### What the exercise asks:
Exactly the lines from the start of the data through the line containing "logic wr_lo, wr_hi, wr_ctrl, irq_set, irq_clr;" should be output, with both ends kept and nothing added.

# # # # #

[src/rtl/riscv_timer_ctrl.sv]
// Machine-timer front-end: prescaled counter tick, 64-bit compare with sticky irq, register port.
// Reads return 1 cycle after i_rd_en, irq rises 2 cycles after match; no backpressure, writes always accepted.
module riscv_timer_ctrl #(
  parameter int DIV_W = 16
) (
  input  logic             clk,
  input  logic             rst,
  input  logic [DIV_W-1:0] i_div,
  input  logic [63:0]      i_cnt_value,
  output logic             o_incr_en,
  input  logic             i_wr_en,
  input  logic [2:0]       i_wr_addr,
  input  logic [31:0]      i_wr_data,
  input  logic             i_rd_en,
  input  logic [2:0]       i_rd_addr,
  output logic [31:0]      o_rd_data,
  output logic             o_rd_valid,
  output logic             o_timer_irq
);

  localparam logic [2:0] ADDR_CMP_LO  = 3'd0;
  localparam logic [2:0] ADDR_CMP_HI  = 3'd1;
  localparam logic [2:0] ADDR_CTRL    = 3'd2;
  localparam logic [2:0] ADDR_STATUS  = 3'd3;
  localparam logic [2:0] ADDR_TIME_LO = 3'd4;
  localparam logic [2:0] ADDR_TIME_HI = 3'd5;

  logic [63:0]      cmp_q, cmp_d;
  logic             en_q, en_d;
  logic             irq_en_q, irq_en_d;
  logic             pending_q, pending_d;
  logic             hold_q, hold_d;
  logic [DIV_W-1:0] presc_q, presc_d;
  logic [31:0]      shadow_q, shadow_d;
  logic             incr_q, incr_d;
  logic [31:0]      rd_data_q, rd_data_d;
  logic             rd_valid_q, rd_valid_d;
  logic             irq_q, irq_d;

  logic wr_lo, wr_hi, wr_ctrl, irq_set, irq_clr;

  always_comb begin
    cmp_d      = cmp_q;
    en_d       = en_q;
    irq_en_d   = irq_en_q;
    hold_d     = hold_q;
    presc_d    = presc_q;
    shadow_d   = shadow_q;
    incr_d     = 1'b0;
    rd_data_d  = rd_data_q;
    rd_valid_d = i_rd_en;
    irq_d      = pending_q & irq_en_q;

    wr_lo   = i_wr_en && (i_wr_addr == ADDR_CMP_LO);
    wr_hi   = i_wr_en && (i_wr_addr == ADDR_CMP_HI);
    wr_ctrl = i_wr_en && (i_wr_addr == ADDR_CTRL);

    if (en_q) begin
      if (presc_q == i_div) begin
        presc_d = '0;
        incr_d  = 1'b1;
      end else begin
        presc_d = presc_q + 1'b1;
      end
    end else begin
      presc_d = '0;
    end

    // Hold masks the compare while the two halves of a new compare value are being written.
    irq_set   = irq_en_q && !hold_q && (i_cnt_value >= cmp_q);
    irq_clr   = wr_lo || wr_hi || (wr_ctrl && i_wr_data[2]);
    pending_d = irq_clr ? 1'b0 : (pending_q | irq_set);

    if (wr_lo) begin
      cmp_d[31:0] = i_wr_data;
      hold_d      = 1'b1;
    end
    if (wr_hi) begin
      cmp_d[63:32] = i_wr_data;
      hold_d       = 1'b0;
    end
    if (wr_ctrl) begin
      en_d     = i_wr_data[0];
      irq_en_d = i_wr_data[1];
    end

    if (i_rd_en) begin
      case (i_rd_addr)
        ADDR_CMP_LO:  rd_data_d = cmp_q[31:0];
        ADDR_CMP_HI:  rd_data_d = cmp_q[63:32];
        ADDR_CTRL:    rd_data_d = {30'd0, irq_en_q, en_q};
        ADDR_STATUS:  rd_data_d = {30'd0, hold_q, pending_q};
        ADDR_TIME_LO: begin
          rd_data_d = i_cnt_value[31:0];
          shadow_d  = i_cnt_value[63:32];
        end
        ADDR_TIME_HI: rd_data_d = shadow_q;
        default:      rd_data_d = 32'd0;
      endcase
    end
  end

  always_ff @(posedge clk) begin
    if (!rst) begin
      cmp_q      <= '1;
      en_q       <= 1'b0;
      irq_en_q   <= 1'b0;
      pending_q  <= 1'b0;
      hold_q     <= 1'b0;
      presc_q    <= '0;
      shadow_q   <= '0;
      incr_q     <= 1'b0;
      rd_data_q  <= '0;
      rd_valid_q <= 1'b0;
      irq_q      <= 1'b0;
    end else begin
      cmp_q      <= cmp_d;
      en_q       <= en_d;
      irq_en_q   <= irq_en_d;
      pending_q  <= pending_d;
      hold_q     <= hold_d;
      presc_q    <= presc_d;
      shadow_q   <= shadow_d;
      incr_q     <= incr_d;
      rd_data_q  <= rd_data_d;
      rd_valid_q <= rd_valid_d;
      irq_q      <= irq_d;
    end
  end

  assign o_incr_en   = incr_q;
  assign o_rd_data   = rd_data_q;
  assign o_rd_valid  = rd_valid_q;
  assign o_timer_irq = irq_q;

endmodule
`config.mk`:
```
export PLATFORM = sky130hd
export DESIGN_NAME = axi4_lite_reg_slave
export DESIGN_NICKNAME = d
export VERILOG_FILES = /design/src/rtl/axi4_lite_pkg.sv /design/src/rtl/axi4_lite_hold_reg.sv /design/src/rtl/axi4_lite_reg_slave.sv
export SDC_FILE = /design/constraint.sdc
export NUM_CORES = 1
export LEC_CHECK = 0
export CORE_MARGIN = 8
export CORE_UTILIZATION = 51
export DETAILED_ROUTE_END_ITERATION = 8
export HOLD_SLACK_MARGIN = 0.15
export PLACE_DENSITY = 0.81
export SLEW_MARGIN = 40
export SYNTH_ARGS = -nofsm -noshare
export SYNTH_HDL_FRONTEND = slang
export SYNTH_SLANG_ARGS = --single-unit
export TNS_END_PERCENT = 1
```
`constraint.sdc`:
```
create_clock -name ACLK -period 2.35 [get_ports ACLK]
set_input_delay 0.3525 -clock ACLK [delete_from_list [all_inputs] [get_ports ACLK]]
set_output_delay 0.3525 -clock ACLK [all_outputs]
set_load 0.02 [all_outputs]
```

# # # # #

### Task answer:
[src/rtl/riscv_timer_ctrl.sv]
// Machine-timer front-end: prescaled counter tick, 64-bit compare with sticky irq, register port.
// Reads return 1 cycle after i_rd_en, irq rises 2 cycles after match; no backpressure, writes always accepted.
module riscv_timer_ctrl #(
  parameter int DIV_W = 16
) (
  input  logic             clk,
  input  logic             rst,
  input  logic [DIV_W-1:0] i_div,
  input  logic [63:0]      i_cnt_value,
  output logic             o_incr_en,
  input  logic             i_wr_en,
  input  logic [2:0]       i_wr_addr,
  input  logic [31:0]      i_wr_data,
  input  logic             i_rd_en,
  input  logic [2:0]       i_rd_addr,
  output logic [31:0]      o_rd_data,
  output logic             o_rd_valid,
  output logic             o_timer_irq
);

  localparam logic [2:0] ADDR_CMP_LO  = 3'd0;
  localparam logic [2:0] ADDR_CMP_HI  = 3'd1;
  localparam logic [2:0] ADDR_CTRL    = 3'd2;
  localparam logic [2:0] ADDR_STATUS  = 3'd3;
  localparam logic [2:0] ADDR_TIME_LO = 3'd4;
  localparam logic [2:0] ADDR_TIME_HI = 3'd5;

  logic [63:0]      cmp_q, cmp_d;
  logic             en_q, en_d;
  logic             irq_en_q, irq_en_d;
  logic             pending_q, pending_d;
  logic             hold_q, hold_d;
  logic [DIV_W-1:0] presc_q, presc_d;
  logic [31:0]      shadow_q, shadow_d;
  logic             incr_q, incr_d;
  logic [31:0]      rd_data_q, rd_data_d;
  logic             rd_valid_q, rd_valid_d;
  logic             irq_q, irq_d;

  logic wr_lo, wr_hi, wr_ctrl, irq_set, irq_clr;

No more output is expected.